Children who experience a traumatic event such as a natural disaster are expressing their feelings through web pages. Many children who lived through the Japanese earthquake or Hurricane Katrina shared experiences on the Internet.
Inquiry
Learning involves exploration and discovery. Inquiry projects ask students to reflect on their knowledge, ask questions, and seek answers. For example, in the Pigeon Inquiry students share their experiences learning about pigeons. Many inquiry pages are set up with the following categories: what we thought we knew, what questions we had, what we found in books and on the Internet, our data, and our conclusions. Inquiry projects can be developed for all subject areas.
Action
Start an issues forum. Take a stand on an important social issue or discuss an environmental concern. Focus on local social activism, but link to national and international resources. Post your local projects. For example, show pictures before and after a local park clean-up effort. When you plan action projects, be sure that students act, not just write about the project.

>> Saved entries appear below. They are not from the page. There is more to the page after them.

==> src/rtl/fpp_pkg.sv <==
// Constants, types and pin bundles for the fast parallel port.
// Assumes one 40 MHz clock and a synchronous active-high reset everywhere.
package fpp_pkg;

   localparam int unsigned CLOCK_HZ = 40_000_000;
   localparam int unsigned IFACE_HZ = 20_000_000;
   // Half period of the interface clock in system cycles, never below one.
   localparam int unsigned IFACE_HALF_CYCLES =
      (CLOCK_HZ / (2 * IFACE_HZ)) < 1 ? 1 : (CLOCK_HZ / (2 * IFACE_HZ));

   localparam int unsigned PACKET_MAX_BYTES = 512;
   localparam int unsigned FIFO_DEPTH = 32;
   localparam int unsigned DATA_W = 16;
   localparam int unsigned ADDR_W = 9;
   localparam int unsigned LEN_W = 10;

   localparam logic CMD_SEL_COMMAND = 1'b0;
   localparam logic CMD_SEL_DATA = 1'b1;
   localparam logic [LEN_W-1:0] LEN_MAX = 10'h200;

   typedef enum logic [0:0] {
      FPP_IDLE = 1'b0,
      FPP_XFER = 1'b1
   } fpp_state_t;

   typedef struct packed {
      logic read_dir;
      logic is_data;
      logic wide;
      logic addr_en;
      logic [LEN_W-1:0] len_bytes;
      logic [ADDR_W-1:0] start_addr;
   } fpp_req_t;

   typedef struct packed {
      logic [7:0] b_out;
      logic [7:0] b_oe;
      logic [7:0] c_out;
      logic [7:0] c_oe;
      logic [7:0] d_out;
      logic [7:0] d_oe;
      logic spi_slave_select_1;
   } fpp_gpio_t;

   typedef struct packed {
      logic cmd_data_sel;
      logic read_strobe;
      logic read_strobe_lo;
      logic write_strobe;
      logic write_strobe_lo;
      logic addr_valid_out;
      logic [DATA_W-1:0] data_out;
      logic [DATA_W-1:0] data_oe;
      logic [ADDR_W-1:0] addr_out;
      logic [ADDR_W-1:0] addr_oe;
   } fpp_pins_t;

   localparam fpp_pins_t PINS_RESET = '{
      cmd_data_sel: CMD_SEL_COMMAND, read_strobe: 1'b0, read_strobe_lo: 1'b1,
      write_strobe: 1'b0, write_strobe_lo: 1'b1, addr_valid_out: 1'b0,
      data_out: 16'h0000, data_oe: 16'h0000, addr_out: 9'h000, addr_oe: 9'h000};

endpackage

==> src/rtl/fpp_fifo.sv <==
// Synchronous FIFO with valid/ready on both sides and an occupancy count.
// Assumes writer and reader share the clock; first word falls through.
`timescale 1ns/10ps
module fpp_fifo #(
   parameter int unsigned WIDTH = 16,
   parameter int unsigned DEPTH = 32
) (
   input wire logic clock,
   input wire logic rst,
   input wire logic in_valid,
   output logic in_ready,
   input wire logic [WIDTH-1:0] in_data,
   output logic out_valid,
   input wire logic out_ready,
   output logic [WIDTH-1:0] out_data,
   output logic [$clog2(DEPTH):0] count
);
   localparam int unsigned PW = $clog2(DEPTH);
   logic [WIDTH-1:0] mem [DEPTH];
   logic [PW-1:0] wr_ptr, rd_ptr, next_wr_ptr, next_rd_ptr;
   logic [PW:0] next_count;
   logic push, pop;

   assign in_ready = (count != (PW+1)'(DEPTH));
   assign out_valid = (count != '0);
   assign out_data = mem[rd_ptr];
   assign push = in_valid && in_ready;
   assign pop = out_valid && out_ready;

   always_comb begin
      next_wr_ptr = push ? PW'(wr_ptr + 1'b1) : wr_ptr;
      next_rd_ptr = pop ? PW'(rd_ptr + 1'b1) : rd_ptr;
      next_count = count;
      if (push && !pop) begin
         next_count = (PW+1)'(count + 1'b1);
      end else if (pop && !push) begin
         next_count = (PW+1)'(count - 1'b1);
      end
   end

   always_ff @(posedge clock) begin
      if (rst) begin
         wr_ptr <= '0;
         rd_ptr <= '0;
         count <= '0;
      end else begin
         wr_ptr <= next_wr_ptr;
         rd_ptr <= next_rd_ptr;
         count <= next_count;
      end
   end

   // Storage has no reset; only words already counted are ever read.
   always_ff @(posedge clock) begin
      if (push) begin
         mem[wr_ptr] <= in_data;
      end
   end
endmodule // fpp_fifo

==> src/rtl/fpp_clk_div.sv <==
// Divider making the interface clock driven out to the target.
// Assumes the system clock is the only clock; the output is a plain register.
`timescale 1ns/10ps
module fpp_clk_div #(
   parameter int unsigned HALF_CYCLES = 1
) (
   input wire logic clock,
   input wire logic rst,
   output logic clk_level,
   output logic fall_tick,
   output logic rise_tick
);
   localparam int unsigned CW = (HALF_CYCLES > 1) ? $clog2(HALF_CYCLES) : 1;
   logic [CW-1:0] cnt, next_cnt;
   logic next_level, wrap;

   assign wrap = (cnt == CW'(HALF_CYCLES - 1));
   // Ticks mark the cycle whose closing edge moves the output clock.
   assign fall_tick = wrap && clk_level;
   assign rise_tick = wrap && !clk_level;

   always_comb begin
      next_cnt = wrap ? '0 : CW'(cnt + 1'b1);
      next_level = wrap ? !clk_level : clk_level;
   end

   always_ff @(posedge clock) begin
      if (rst) begin
         cnt <= '0;
         clk_level <= 1'b0;
      end else begin
         cnt <= next_cnt;
         clk_level <= next_level;
      end
   end
endmodule // fpp_clk_div

==> src/rtl/fpp_port.sv <==
// Fast parallel port engine: moves one packet between the FIFO and the target.
// Assumes the target samples every port output on the rising interface clock edge
// and, during reads, presents data on that edge for capture at the next falling one.
`timescale 1ns/10ps
module fpp_port #(
   parameter int unsigned DEPTH = fpp_pkg::FIFO_DEPTH,
   parameter int unsigned HALF_CYCLES = fpp_pkg::IFACE_HALF_CYCLES
) (
   input wire logic clock,
   input wire logic rst,
   input wire logic req_valid,
   output logic req_ready,
   input wire fpp_pkg::fpp_req_t req,
   output logic done,
   output logic refused,
   output logic busy,
   input wire logic wr_valid,
   output logic wr_ready,
   input wire logic [fpp_pkg::DATA_W-1:0] wr_data,
   output logic rd_valid,
   input wire logic rd_ready,
   output logic [fpp_pkg::DATA_W-1:0] rd_data,
   input wire fpp_pkg::fpp_gpio_t gpio,
   output logic interface_clk_out,
   output fpp_pkg::fpp_pins_t pins,
   input wire logic [fpp_pkg::DATA_W-1:0] port_data_bus_in
);
   localparam int unsigned CNTW = $clog2(DEPTH) + 1;

   fpp_pkg::fpp_state_t state, next_state;
   fpp_pkg::fpp_pins_t next_pins;
   logic read_dir, is_data, wide, addr_en;
   logic next_read_dir, next_is_data, next_wide, next_addr_en;
   logic [fpp_pkg::LEN_W-1:0] left, next_left;
   logic [fpp_pkg::ADDR_W-1:0] addr, next_addr;
   logic next_done, next_refused;
   logic fall_tick, rise_tick;
   logic f_in_valid, f_in_ready, f_out_valid, f_out_ready;
   logic [fpp_pkg::DATA_W-1:0] f_in_data, f_out_data;
   logic [CNTW-1:0] f_count;
   logic capture_now, space_ok, move, req_bad;
   logic [fpp_pkg::LEN_W-1:0] req_elems;
   logic [CNTW:0] fill_after;

   fpp_clk_div #(.HALF_CYCLES(HALF_CYCLES)) u_div (
      .clock(clock),
      .rst(rst),
      .clk_level(interface_clk_out),
      .fall_tick(fall_tick),
      .rise_tick(rise_tick)
   );

   fpp_fifo #(.WIDTH(fpp_pkg::DATA_W), .DEPTH(DEPTH)) u_fifo (
      .clock(clock),
      .rst(rst),
      .in_valid(f_in_valid),
      .in_ready(f_in_ready),
      .in_data(f_in_data),
      .out_valid(f_out_valid),
      .out_ready(f_out_ready),
      .out_data(f_out_data),
      .count(f_count)
   );

   // A read element is taken at the falling edge that ends its strobe period.
   assign capture_now = fall_tick && pins.read_strobe;
   // The FIFO faces the host writer or the bus capture, by the latched direction.
   // Host data left from the other direction is the host's to drain first.
   assign f_in_valid = read_dir ? capture_now : wr_valid;
   assign f_in_data = read_dir ? (wide ? port_data_bus_in : {8'h00, port_data_bus_in[7:0]})
                               : wr_data;
   assign wr_ready = !read_dir && f_in_ready;
   assign rd_valid = read_dir && f_out_valid;
   assign rd_data = f_out_data;
   assign f_out_ready = read_dir ? rd_ready : (move && !read_dir);

   // Back-pressure: a new read strobe needs room for it and any capture now in flight.
   assign fill_after = (CNTW+1)'(f_count) + (CNTW+1)'(capture_now);
   assign space_ok = (fill_after < (CNTW+1)'(DEPTH));
   assign move = fall_tick && (state == fpp_pkg::FPP_XFER) && (left != '0) &&
                 (read_dir ? space_ok : f_out_valid);

   assign req_ready = (state == fpp_pkg::FPP_IDLE);
   assign busy = (state == fpp_pkg::FPP_XFER);
   assign req_elems = req.wide ? {1'b0, req.len_bytes[fpp_pkg::LEN_W-1:1]} : req.len_bytes;
   assign req_bad = (req.len_bytes == '0) || (req.len_bytes > fpp_pkg::LEN_MAX) ||
                    (req.wide && req.len_bytes[0]);

   always_comb begin
      next_state = state;
      next_read_dir = read_dir;
      next_is_data = is_data;
      next_wide = wide;
      next_addr_en = addr_en;
      next_left = left;
      next_addr = addr;
      next_done = 1'b0;
      next_refused = 1'b0;
      next_pins = pins;
      unique case (state)
         fpp_pkg::FPP_IDLE: begin
            if (req_valid) begin
               if (req_bad) begin
                  next_refused = 1'b1;
               end else begin
                  next_state = fpp_pkg::FPP_XFER;
                  next_read_dir = req.read_dir;
                  next_is_data = req.is_data;
                  next_wide = req.wide;
                  next_addr_en = req.addr_en;
                  next_left = req_elems;
                  next_addr = req.start_addr;
               end
            end
         end
         fpp_pkg::FPP_XFER: begin
            if (fall_tick) begin
               next_pins.cmd_data_sel = is_data ? fpp_pkg::CMD_SEL_DATA
                                                : fpp_pkg::CMD_SEL_COMMAND;
               next_pins.addr_valid_out = addr_en;
               next_pins.read_strobe = move && read_dir;
               next_pins.read_strobe_lo = !(move && read_dir);
               next_pins.write_strobe = move && !read_dir;
               next_pins.write_strobe_lo = !(move && !read_dir);
               if (move) begin
                  next_pins.addr_out = addr;
                  next_addr = fpp_pkg::ADDR_W'(addr + 1'b1);
                  next_left = fpp_pkg::LEN_W'(left - 1'b1);
                  if (!read_dir) begin
                     next_pins.data_out[7:0] = f_out_data[7:0];
                     if (wide) begin
                        next_pins.data_out[15:8] = f_out_data[15:8];
                     end
                  end
               end else if (left == '0) begin
                  // Last strobe period has closed; any read capture happens this edge.
                  next_pins.addr_valid_out = 1'b0;
                  next_state = fpp_pkg::FPP_IDLE;
                  next_done = 1'b1;
               end
            end
         end
      endcase
      // Lanes not claimed by the port carry the general ports, cycle by cycle.
      if (next_state == fpp_pkg::FPP_XFER) begin
         next_pins.data_oe[7:0] = next_read_dir ? 8'h00 : 8'hFF;
      end else begin
         next_pins.data_out[7:0] = gpio.b_out;
         next_pins.data_oe[7:0] = gpio.b_oe;
      end
      if (next_state == fpp_pkg::FPP_XFER && next_wide) begin
         next_pins.data_oe[15:8] = next_read_dir ? 8'h00 : 8'hFF;
      end else begin
         next_pins.data_out[15:8] = gpio.d_out;
         next_pins.data_oe[15:8] = gpio.d_oe;
      end
      if (next_state == fpp_pkg::FPP_XFER && next_addr_en) begin
         next_pins.addr_oe = 9'h1FF;
      end else begin
         next_pins.addr_out = {gpio.spi_slave_select_1, gpio.c_out};
         next_pins.addr_oe = {1'b1, gpio.c_oe};
      end
   end

   always_ff @(posedge clock) begin
      if (rst) begin
         state <= fpp_pkg::FPP_IDLE;
         read_dir <= 1'b0;
         is_data <= fpp_pkg::CMD_SEL_COMMAND;
         wide <= 1'b0;
         addr_en <= 1'b0;
         left <= '0;
         addr <= '0;
         done <= 1'b0;
         refused <= 1'b0;
         pins <= fpp_pkg::PINS_RESET;
      end else begin
         state <= next_state;
         read_dir <= next_read_dir;
         is_data <= next_is_data;
         wide <= next_wide;
         addr_en <= next_addr_en;
         left <= next_left;
         addr <= next_addr;
         done <= next_done;
         refused <= next_refused;
         pins <= next_pins;
      end
   end

   // Checking helpers: strobes issued in this packet and its start address.
   logic [fpp_pkg::LEN_W:0] strobes_sent, next_strobes_sent;
   logic [fpp_pkg::ADDR_W-1:0] start_addr_seen, next_start_addr_seen;

   always_comb begin
      next_strobes_sent = strobes_sent;
      next_start_addr_seen = start_addr_seen;
      if (req_valid && req_ready && !req_bad) begin
         next_strobes_sent = '0;
         next_start_addr_seen = req.start_addr;
      end else if (move) begin
         next_strobes_sent = (fpp_pkg::LEN_W+1)'(strobes_sent + 1'b1);
      end
   end

   always_ff @(posedge clock) begin
      if (rst) begin
         strobes_sent <= '0;
         start_addr_seen <= '0;
      end else begin
         strobes_sent <= next_strobes_sent;
         start_addr_seen <= next_start_addr_seen;
      end
   end
endmodule // fpp_port

==> config.mk <==
export PLATFORM = sky130hd
export DESIGN_NAME = fpp_port
export DESIGN_NICKNAME = d
export VERILOG_FILES = /design/src/rtl/fpp_pkg.sv /design/src/rtl/fpp_fifo.sv /design/src/rtl/fpp_clk_div.sv /design/src/rtl/fpp_port.sv
export SDC_FILE = /design/constraint.sdc
export NUM_CORES = 1
export LEC_CHECK = 0
export BUFFER_PORTS_ARGS = -buffer_cell sky130_fd_sc_hd__buf_2
export CAP_MARGIN = 20
export CORE_AREA = 2 2 289 291
export DETAILED_ROUTE_END_ITERATION = 12
export DIE_AREA = 0 0 291 293
export MAX_ROUTING_LAYER = met4
export PLACE_DENSITY = 0.56
export SLEW_MARGIN = 20
export SYNTH_ARGS = -nofsm -noshare
export SYNTH_HDL_FRONTEND = slang
export SYNTH_SLANG_ARGS = --single-unit
export TNS_END_PERCENT = 50
==> constraint.sdc <==
create_clock -name clock -period 3.4 [get_ports clock]
set_input_delay 0.68 -clock clock [delete_from_list [all_inputs] [get_ports clock]]
set_output_delay 0.68 -clock clock [all_outputs]
set_load 0.05 [all_outputs]
==> flow_summary.yaml, run 1 <==
outcome:
  status: "finished with violations"
  violations: "setup timing"
floorplan:
  start_util_pct: 29.9
  die-area_um2: 85300
  rows: 105
  core_um2: 81800
  die_h_um: 293
  io_pins: 188
  fp.dieW_um: 291
clock_network:
  root_buffer: "clkbuf_16"
  htreeDepth: 3
  cts_sinks: 617
  clkTransAtPathRegs_ns: 0.06
  clock_latency_ns: 0.61
  clockBufferDepth: 3
  cts_made_buffers: 69
  cts_tree: "done"
power_and_ir_drop:
  power_density_nw_per_um2: 572
  switching_share_pct: 24.3
  leakage_uw: 0.0102
  power.switching_uw: 4240
  pwr-share-clk_pct: 40.4
  peakVddDrop_uv: 301
  p_seq_share_pct: 48.9
  internal_power_uw: 13200
  combPwrFrac_pct: 10.7
  finalPower_uw: 17400
synth:
  yosys-top-cells-area: "edfxtp_1, mux4_2, dfxtp_1"
  synth-seq-cells: 617
  synth.distinct_cells: 61
  netlist_instances: 1379
  yosys.area.top_type_share_pct: 62.7
  yosys_warnings: 0
  synthArstFlopShare_pct: 0
  synth-main-ff-cell: "edfxtp_1"
  syn_area_per_cell_um2: 17.8
  synth_edf_count: 512
  seq_area_frac_synth_pct: 71.3
  syn-num-nets: 1502
  yosysTopAreaCell: "edfxtp_1"
  syn_area_um2: 24500
sta:
  fin_ws_ns: -0.230
  max_freq_mhz: 276
  report.final.slew_viol_count: 0
  hold_viol: 0
  fin_skew_ns: 0.0247
  slew_headroom_pct: 46.2
  rsz0062_at_grt: "true"
  tightest_slew_ns: 0.804
  setup_viol: 16
  period_minus_slack_ns: 3.63
  tns_ns: -2.72
  period_share_pct: 107
min_path:
  hold_class: "in2reg"
placed_design:
  port_buffers: 187
  place_congestion: 0.812
  post-place-ws_ns: 0.0736
  dp_hpwl_um: 41800
run:
  max_cap_viol_count: 0
drt:
  vias_per_cell: 4.96
  dr.pass1.iters: 5
  drc_errors: 0
  wl_um: 65800
  drt_iter0_drc: 1127
  ant_nets: 0
  wl_per_cell_um: 23.4
  vias: 13900
global_routing:
  grt_pass1_wl_um: 96900
  grt_usage_pct: 16.0
  grt_max_degree: 51
  grt_pass1_vias: 14200
  grt_remaining_overflow: 0
  grt_antenna_before_repair: 1
setup_path:
  critPathLaunchType: "register"
  cp-endpoint: "rd_data[5]"
  reg2reg_depth: 14
  reg2reg_from: "u_fifo.count[2]$_SDFFE_PP0P_"
  worstReg2RegEnd: "u_fifo.count[5]$_SDFFE_PP0P_"
  path_max_fanout: 5
  cpMaxStageDelayCell: "mux4_2"
  arrival_ns: 2.95
  crit_chain: "buf_12 -> buf_12 -> buf_16 -> mux4_2 -> mux4_2 -> mux2_4 -> buf_8"
  cp.required_ns: 2.72
  rrSetupSlack_ns: 0.25
  endpoint_kind: "primary output"
  critPathKind: "reg2out"
  max_stage_delay_ns: 0.53
finish:
  layout-area-overhead-vs-synth_pct: 24.4
  num_antenna_cells: 0
  drive_gt1_share_pct: 38.3
  most-common-layout-cells: "edfxtp_1, buf_2, mux4_2, dfxtp_1, nor2_1"
  layout_commonest_cell: "edfxtp_1"
  fin_nets: 1808
  utilization_pct: 37.2
worst min-delay path by stage:
stage	from	to	slack, ns	cells after the start
2_1_floorplan	left[8]$_SDFFE_PP0P_	left[8]$_SDFFE_PP0P_	0.45	2
3_3_place_gp	left[8]$_SDFFE_PP0P_	left[8]$_SDFFE_PP0P_	0.47	2
3_5_place_dp	left[1]$_SDFFE_PP0P_	left[1]$_SDFFE_PP0P_	0.49	2
4_1_cts	gpio[22]	pins[5]$_SDFF_PP0_	0.27	3
5_1_grt	gpio[19]	pins[2]$_SDFF_PP0_	0.29	3
6_report	gpio[22]	pins[5]$_SDFF_PP0_	0.30	3
routing by layer:
metal	up-vias	global-route usage [%]	part of all wire, %
met4	0	4.83	2.7
met3	106	2.91	6.1
li1	6122	-	-
met2	469	25.3	48
met5	-	-	0
met1	7219	21.0	44
power by group through the flow:
stage,Sequential (µW),Clock [µW],Combinational [µW]
floorplan,8810,0,961
global placement,8660,0,1700
detailed placement,8670,0,1730
CTS,8510,7220,1840
global route,8540,7500,2010
finish,8520,7040,1870
through the flow:
step / std cells / instance area, µm² / hold WS [ns]
2_1_floorplan: 1379 / 24500 / 0.449
3_3_place_gp: 2664 / 27700 / 0.466
3_5_place_dp: 2664 / 27700 / 0.487
4_1_cts: 2806 / 30400 / 0.266
5_1_grt: 2807 / 30500 / 0.290
6_report: 2807 / 30500 / 0.298
synthesized netlist by cell type (all sizes together), types with 9 or more instances:
| cell type | number |
|---|---|
| a211oi | 14 |
| a21oi | 54 |
| a311oi | 12 |
| a31oi | 9 |
| buf | 30 |
| clkbuf | 48 |
| dfxtp | 105 |
| edfxtp | 512 |
| ha | 13 |
| inv | 23 |
| mux2 | 25 |
| mux2i | 24 |
| mux4 | 160 |
| nand2 | 71 |
| nand3 | 12 |
| nand4 | 11 |
| nor2 | 121 |
| o21ai | 52 |
area by class of cell:
class	count	area [µm²]
Clock inverter	34	241
Timing Repair Buffer	313	2540
Multi-Input combinational cell	660	6890
Fill cell	7515	51400
Inverter	24	90.1
Clock buffer	89	1900
Sequential cell	617	17500
Tap cell	1070	1340
worst max-delay path: cells and delay by family, from the launching register on:
family	cells	cell delay, ns
mux	3	1.35
buf+inv	4	0.56
flops	1	0.41
registers in the layout (all words and copies together), names as in the netlist, named ones only:
| signal | cells |
|---|---|
| addr | 9 |
| addr_en | 1 |
| busy | 1 |
| done | 1 |
| is_data | 1 |
| left | 10 |
| pins | 56 |
| read_dir | 1 |
| refused | 1 |
| u_div.clk_level | 1 |
| u_div.cnt | 1 |
| u_fifo.count | 6 |
| u_fifo.mem | 512 |
| u_fifo.rd_ptr | 5 |
| u_fifo.wr_ptr | 5 |
| wide | 1 |
cell families after synthesis:
family / count (synthesis) / synth area share [%]
other: 1 / 0.0153
buffers and inverters: 102 / 1.70
AO/OA/AOI/OAI: 165 / 4.19
XOR/XNOR: 11 / 0.393
AND/OR/NAND/NOR: 260 / 4.82
flip-flops: 617 / 71.3
adder cells (fa/ha/maj): 14 / 0.745
multiplexers: 209 / 16.8
timing repair:
item | 4_1_cts | 5_1_grt
hold buffers | 0 | 0
endpoints found under the setup margin | 16 | 17
pin swaps | 0 | 1
gates cloned | 6 | 0
buffers inserted | 13 | 3
resized for setup | 71 | 15
(Power assumes the default switching activity.)
==> inputs of run 2 (changes only) <==
RECOVER_POWER = 50   (was not set)
==> flow_summary.yaml, run 2 (synthesis gave the netlist of run 1 again) <==
power_and_ir_drop:
  pwr-share-clk_pct: 40.5
  power_density_nw_per_um2: 575
  internal_power_uw: 13200
  power.switching_uw: 4230
  combPwrFrac_pct: 10.5
  peakVddDrop_uv: 301
  switching_share_pct: 24.3
  leakage_uw: 0.00982
  p_seq_share_pct: 49.0
finish:
  largest_reg_flops: 512
  drive_gt1_share_pct: 31.4
  n_fill_cell: 7603
  regMostFlops: "u_fifo.mem"
  fin_area_um2: 30200
  fin_cells: 2807
  layout-area-overhead-vs-synth_pct: 23.3
  num_antenna_cells: 0
  largestRegisters: "u_fifo.mem x512, pins x56, left x10"
  layout_commonest_cell: "edfxtp_1"
  fin_nets: 1808
  most-common-layout-cells: "edfxtp_1, mux4_2, buf_2, nor2_1, clkbuf_1"
drt:
  wl_per_cell_um: 23.5
  top_layer: "met4"
  dr.pass1.iters: 5
  drt_iter0_drc: 1107
  vias: 13900
  drc_errors: 0
  vias_per_cell: 4.96
  ant_nets: 0
  wirelength_met1_um: 28900
  met3_length_um: 3820
  wl_met2_um: 31300
  wl_um: 65800
global_routing:
  grt_pass1_wl_um: 96900
  grt_usage_pct: 16.0
  grt_antenna_before_repair: 1
  grt_pass1_vias: 14200
  grt_remaining_overflow: 0
  grt_max_degree: 51
clock_network:
  clockBufferDepth: 3
  cts_sinks: 617
  htreeDepth: 3
  holdBufCountCts: 0
  clkTransAtPathRegs_ns: 0.06
  cts_made_buffers: 69
  cts_tree: "done"
  root_buffer: "clkbuf_16"
  clock_latency_ns: 0.61
placed_design:
  dp_cells: 2664
  place_congestion: 0.812
  place_area_um2: 27700
  dp_hpwl_um: 41800
  port_buffers: 187
floorplan:
  io_pins: 188
  die-area_um2: 85300
  die_h_um: 293
  rows: 105
  start_util_pct: 29.9
  core_um2: 81800
  fp.dieW_um: 291
min_path:
  hold_class: "in2reg"
sta:
  period_minus_slack_ns: 3.62
  hold_viol: 0
  max_freq_mhz: 276
  tightest_slew_ns: 2.40
  setup_viol: 16
  period_share_pct: 106
  slew_headroom_pct: -59.7
  rsz0062_at_grt: "true"
  fin_skew_ns: 0.0241
  report.final.slew_viol_count: 51
  fin_ws_ns: -0.221
setup_path:
  arrival_ns: 2.94
  endpoint_kind: "primary output"
  path_max_fanout: 5
  max_stage_delay_ns: 0.53
  critPathLaunchType: "register"
  critPathKind: "reg2out"
  crit_chain: "buf_12 -> buf_12 -> buf_16 -> mux4_2 -> mux4_2 -> mux2_4 -> buf_8"
  cp.required_ns: 2.72
  cpMaxStageDelayCell: "mux4_2"
run:
  max_cap_viol_count: 1
outcome:
  violations: "capacitance limit, slew limit, setup timing"
  status: "finished with violations"
-- run 2: cell count changes in the layout (fill, tap and decap cells not counted), moves of 19 or more --
cell      before  now
clkbuf_1      15  107
nor2_1        88  107
nor2_2        33   14
buf_4         87   52
buf_2        170  110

Increasingly, students are taking action on topics and issues where they have exhibited great concern. For example, Epatrol is a large-scale project that asks students to display their artwork and opinions related to ecology and the environment.
Research
Students have always made book reports and completed term papers. Today, an increasing number of students are publishing their work on the Internet. These research projects have often expanded to include oral histories, community projects, and lab experiments. Be creative! You might use a metaphor such as a museum, book, or a time machine to present your information. Consider a character or theme that could lead you through information throughout the project.
Information Resource
Start an information resource that could be used by others. You might design a region page, lizard page, or limerick page. It could have links to other sites as well as lots of original information. Include bibliographies and reviews of materials. Ask other people to provide input and ideas. Career information and contact center, a hobbies page, and a collection page are other possibilities.
Demonstrations
Create an online demonstration project. It could teach a skill, describe an experiment, or illustrate the correct/incorrect procedure for an activity. This type of project would be highly visual and contain graphics, photographs, or movies that would help a user understand the concept.
Some students want to share their understanding of a particular skill or demonstrate how to make something so others could make it themselves.
Alternative Products
Develop a model that could be used by students to learn about a topic or gain ideas for their own product. For example, create an interactive travel brochure including clickable maps, a greeting in the country's native language, and lists of destinations and activities. Or, create an interactive timeline that would provide information about major historical events and biographical sketches of historic figures.
Some of the best student-produced web projects come from two global projects: ThinkQuest and CyberFair. ThinkQuest and ThinkQuest Jr. are annual web publishing contests. Students submit a project-based on one of the subject areas or an interdisciplinary area. Projects are judged on a series of categories including their ability to teach and interact with users. For example, the Faces and Figures In Art project focuses on art featuring people. It including information, examples, galleries, forums, quizzes, and a workshop.
The CyberFair project encourages international teams to work together on collaborative projects on topics such as local specialities, the arts, and the environment. The Exploravision project is an example of one of the many other contest sites. This contest focuses on science. Spend some time exploring examples from these projects before designing your own.